### EXCERPTED DATA
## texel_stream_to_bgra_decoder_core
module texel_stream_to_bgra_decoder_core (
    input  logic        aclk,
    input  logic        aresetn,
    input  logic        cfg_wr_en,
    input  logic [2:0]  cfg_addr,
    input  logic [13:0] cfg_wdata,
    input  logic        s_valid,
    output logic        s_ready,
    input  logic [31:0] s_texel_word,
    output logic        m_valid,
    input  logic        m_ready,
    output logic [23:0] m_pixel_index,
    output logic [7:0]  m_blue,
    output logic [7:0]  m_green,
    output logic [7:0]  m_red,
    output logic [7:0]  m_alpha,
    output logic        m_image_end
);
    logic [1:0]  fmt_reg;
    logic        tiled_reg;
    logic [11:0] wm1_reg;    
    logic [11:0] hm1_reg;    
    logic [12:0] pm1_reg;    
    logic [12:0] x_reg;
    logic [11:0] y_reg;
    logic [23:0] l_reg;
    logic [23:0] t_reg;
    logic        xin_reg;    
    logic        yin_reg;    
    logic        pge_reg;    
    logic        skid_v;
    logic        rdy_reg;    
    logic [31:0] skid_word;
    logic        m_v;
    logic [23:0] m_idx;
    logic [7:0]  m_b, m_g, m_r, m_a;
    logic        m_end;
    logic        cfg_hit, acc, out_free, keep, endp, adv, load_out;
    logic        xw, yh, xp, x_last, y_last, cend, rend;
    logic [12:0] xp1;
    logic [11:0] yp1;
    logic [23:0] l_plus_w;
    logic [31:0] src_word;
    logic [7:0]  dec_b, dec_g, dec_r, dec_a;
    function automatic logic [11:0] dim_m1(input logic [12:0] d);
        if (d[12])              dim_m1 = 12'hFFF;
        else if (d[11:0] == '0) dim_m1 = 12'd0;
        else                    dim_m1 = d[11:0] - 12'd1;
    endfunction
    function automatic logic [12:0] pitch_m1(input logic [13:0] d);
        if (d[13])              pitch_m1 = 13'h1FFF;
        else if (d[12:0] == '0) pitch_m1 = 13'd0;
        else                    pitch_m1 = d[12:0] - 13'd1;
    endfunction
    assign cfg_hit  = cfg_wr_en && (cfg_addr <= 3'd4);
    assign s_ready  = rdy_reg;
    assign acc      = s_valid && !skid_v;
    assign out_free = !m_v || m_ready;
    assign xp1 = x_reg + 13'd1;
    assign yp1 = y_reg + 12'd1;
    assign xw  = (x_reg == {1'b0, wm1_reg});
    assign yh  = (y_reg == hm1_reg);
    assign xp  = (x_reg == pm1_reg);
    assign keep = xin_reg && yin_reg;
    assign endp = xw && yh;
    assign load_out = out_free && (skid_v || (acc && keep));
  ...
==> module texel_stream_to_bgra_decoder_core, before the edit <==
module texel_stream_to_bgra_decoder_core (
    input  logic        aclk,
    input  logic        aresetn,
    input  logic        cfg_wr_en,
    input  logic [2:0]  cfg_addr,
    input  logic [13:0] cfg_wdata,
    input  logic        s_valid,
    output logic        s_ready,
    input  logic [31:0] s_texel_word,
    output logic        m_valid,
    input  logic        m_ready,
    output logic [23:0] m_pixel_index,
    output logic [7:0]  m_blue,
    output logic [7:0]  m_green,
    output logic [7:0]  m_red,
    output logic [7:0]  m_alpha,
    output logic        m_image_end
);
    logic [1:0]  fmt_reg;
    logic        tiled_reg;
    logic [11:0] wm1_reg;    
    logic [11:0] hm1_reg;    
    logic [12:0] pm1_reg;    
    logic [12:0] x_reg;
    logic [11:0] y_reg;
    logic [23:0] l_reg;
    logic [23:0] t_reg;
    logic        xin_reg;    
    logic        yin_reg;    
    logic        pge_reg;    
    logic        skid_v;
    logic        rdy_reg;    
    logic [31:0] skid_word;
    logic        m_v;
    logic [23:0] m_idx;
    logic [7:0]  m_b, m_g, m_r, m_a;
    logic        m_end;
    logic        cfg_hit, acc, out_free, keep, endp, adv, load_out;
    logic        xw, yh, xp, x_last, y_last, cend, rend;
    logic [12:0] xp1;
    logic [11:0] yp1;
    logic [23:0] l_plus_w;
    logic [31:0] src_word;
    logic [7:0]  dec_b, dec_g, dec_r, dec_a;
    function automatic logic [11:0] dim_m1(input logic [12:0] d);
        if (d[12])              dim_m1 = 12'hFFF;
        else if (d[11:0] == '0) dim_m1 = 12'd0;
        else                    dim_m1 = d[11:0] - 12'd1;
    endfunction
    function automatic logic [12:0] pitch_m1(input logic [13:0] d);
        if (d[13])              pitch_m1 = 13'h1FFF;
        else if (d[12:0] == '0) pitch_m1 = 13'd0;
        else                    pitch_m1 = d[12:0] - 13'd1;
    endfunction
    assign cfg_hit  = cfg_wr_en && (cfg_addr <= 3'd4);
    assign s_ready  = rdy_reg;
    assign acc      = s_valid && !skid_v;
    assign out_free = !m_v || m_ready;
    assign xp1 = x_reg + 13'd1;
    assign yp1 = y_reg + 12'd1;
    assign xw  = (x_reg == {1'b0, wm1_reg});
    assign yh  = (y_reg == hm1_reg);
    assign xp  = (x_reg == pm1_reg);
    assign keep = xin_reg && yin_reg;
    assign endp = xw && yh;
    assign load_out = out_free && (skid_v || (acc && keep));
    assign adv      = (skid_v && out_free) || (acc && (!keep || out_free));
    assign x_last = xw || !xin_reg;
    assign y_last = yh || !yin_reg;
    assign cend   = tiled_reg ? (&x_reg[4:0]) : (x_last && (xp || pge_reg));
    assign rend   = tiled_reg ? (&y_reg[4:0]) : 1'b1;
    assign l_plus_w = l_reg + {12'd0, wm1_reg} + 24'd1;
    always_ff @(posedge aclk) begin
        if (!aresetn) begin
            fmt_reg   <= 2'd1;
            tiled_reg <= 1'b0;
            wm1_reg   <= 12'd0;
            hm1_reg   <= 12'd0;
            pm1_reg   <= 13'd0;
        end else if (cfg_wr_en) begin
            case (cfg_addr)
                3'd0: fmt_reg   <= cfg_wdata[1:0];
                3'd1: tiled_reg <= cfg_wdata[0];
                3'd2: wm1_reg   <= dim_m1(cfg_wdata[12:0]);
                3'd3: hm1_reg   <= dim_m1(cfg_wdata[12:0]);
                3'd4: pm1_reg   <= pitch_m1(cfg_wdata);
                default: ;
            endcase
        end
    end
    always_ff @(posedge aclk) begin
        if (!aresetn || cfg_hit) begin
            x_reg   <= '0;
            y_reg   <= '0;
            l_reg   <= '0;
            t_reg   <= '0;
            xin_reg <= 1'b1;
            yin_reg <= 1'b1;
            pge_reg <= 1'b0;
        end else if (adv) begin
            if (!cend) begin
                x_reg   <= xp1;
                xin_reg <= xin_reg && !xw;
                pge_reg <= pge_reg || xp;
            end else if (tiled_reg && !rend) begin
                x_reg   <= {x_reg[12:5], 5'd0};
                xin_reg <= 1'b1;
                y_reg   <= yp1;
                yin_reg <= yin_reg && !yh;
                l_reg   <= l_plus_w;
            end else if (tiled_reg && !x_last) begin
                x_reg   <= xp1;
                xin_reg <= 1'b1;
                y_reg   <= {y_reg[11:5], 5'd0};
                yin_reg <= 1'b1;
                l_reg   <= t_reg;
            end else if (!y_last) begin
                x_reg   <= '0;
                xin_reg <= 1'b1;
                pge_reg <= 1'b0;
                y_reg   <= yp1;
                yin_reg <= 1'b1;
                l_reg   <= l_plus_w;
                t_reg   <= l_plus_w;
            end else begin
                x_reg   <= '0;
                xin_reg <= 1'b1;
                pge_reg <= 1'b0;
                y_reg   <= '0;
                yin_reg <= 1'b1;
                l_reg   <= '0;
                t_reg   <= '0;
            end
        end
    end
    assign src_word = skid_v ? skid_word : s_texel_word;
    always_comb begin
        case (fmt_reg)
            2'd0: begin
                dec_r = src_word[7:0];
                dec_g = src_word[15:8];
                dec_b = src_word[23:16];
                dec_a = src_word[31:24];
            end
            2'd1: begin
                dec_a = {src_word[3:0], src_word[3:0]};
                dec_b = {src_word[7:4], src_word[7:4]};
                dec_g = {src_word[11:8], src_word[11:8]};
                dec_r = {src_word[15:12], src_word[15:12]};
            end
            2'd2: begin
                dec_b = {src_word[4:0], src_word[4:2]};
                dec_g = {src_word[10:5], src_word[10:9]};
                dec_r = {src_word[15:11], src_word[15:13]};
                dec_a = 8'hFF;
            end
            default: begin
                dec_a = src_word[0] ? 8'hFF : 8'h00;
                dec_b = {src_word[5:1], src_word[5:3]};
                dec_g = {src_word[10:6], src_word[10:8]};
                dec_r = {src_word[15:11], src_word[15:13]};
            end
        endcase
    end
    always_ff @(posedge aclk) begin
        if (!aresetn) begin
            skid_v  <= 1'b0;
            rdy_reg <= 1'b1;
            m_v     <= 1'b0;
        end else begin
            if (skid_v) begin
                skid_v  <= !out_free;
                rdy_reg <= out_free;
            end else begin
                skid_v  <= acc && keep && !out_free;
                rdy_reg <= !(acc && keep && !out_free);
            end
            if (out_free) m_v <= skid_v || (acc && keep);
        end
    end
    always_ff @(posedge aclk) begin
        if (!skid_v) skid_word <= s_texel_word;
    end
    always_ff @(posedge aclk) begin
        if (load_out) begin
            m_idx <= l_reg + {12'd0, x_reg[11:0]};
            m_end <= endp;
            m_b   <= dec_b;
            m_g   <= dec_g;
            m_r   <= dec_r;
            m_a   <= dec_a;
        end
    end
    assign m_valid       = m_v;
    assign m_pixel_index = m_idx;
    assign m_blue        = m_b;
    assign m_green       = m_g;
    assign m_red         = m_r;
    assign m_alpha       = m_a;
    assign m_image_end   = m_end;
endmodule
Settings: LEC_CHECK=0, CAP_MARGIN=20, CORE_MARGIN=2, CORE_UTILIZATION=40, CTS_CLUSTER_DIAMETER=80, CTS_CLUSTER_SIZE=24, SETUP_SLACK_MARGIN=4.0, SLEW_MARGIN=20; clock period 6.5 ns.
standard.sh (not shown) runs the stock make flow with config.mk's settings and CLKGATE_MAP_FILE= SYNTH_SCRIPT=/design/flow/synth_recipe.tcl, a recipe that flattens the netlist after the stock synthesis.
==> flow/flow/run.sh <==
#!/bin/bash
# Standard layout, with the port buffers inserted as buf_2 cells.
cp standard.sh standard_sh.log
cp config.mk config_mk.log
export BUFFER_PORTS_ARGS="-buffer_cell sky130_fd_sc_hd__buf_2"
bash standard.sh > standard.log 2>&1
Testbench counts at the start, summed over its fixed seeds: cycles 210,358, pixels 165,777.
From an optimization exercise on the open Yosys and OpenROAD flow, aimed at a short achievable clock period and few clock cycles per item; shortcuts taken in it are not production practice.
Function was checked by simulation only, so behaviour that the tests miss may differ from the original.
No driver is modelled on the clock port, so clock power and skew are understated where the tree is cut down; a real chip needs a root buffer or a tree.

Setup of run A:
==> module ingress_fifo, before the edit <==
module ingress_fifo (
  input  wire         clk,
  input  wire         rst,
  input  wire         i_push,
  input  wire [32:0]  i_beat,
  output logic        o_valid,
  output logic [31:0] o_data,
  output logic        o_last,
  output logic        o_credit_return
);
  always_ff @(posedge clk) begin
    if (rst) begin
      o_valid         <= 1'b0;
      o_credit_return <= 1'b0;
    end else begin
      o_valid         <= i_push;
      o_credit_return <= i_push;
    end
  end
  always_ff @(posedge clk) begin
    o_data <= i_beat[32:1];
    o_last <= i_beat[0];
  end
endmodule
######
* PROBLEM TO SOLVE *
From the records above, copy each line that contains the word "config".

* EXERCISE OUTPUT *
standard.sh (not shown) runs the stock make flow with config.mk's settings and CLKGATE_MAP_FILE= SYNTH_SCRIPT=/design/flow/synth_recipe.tcl, a recipe that flattens the netlist after the stock synthesis.
cp config.mk config_mk.log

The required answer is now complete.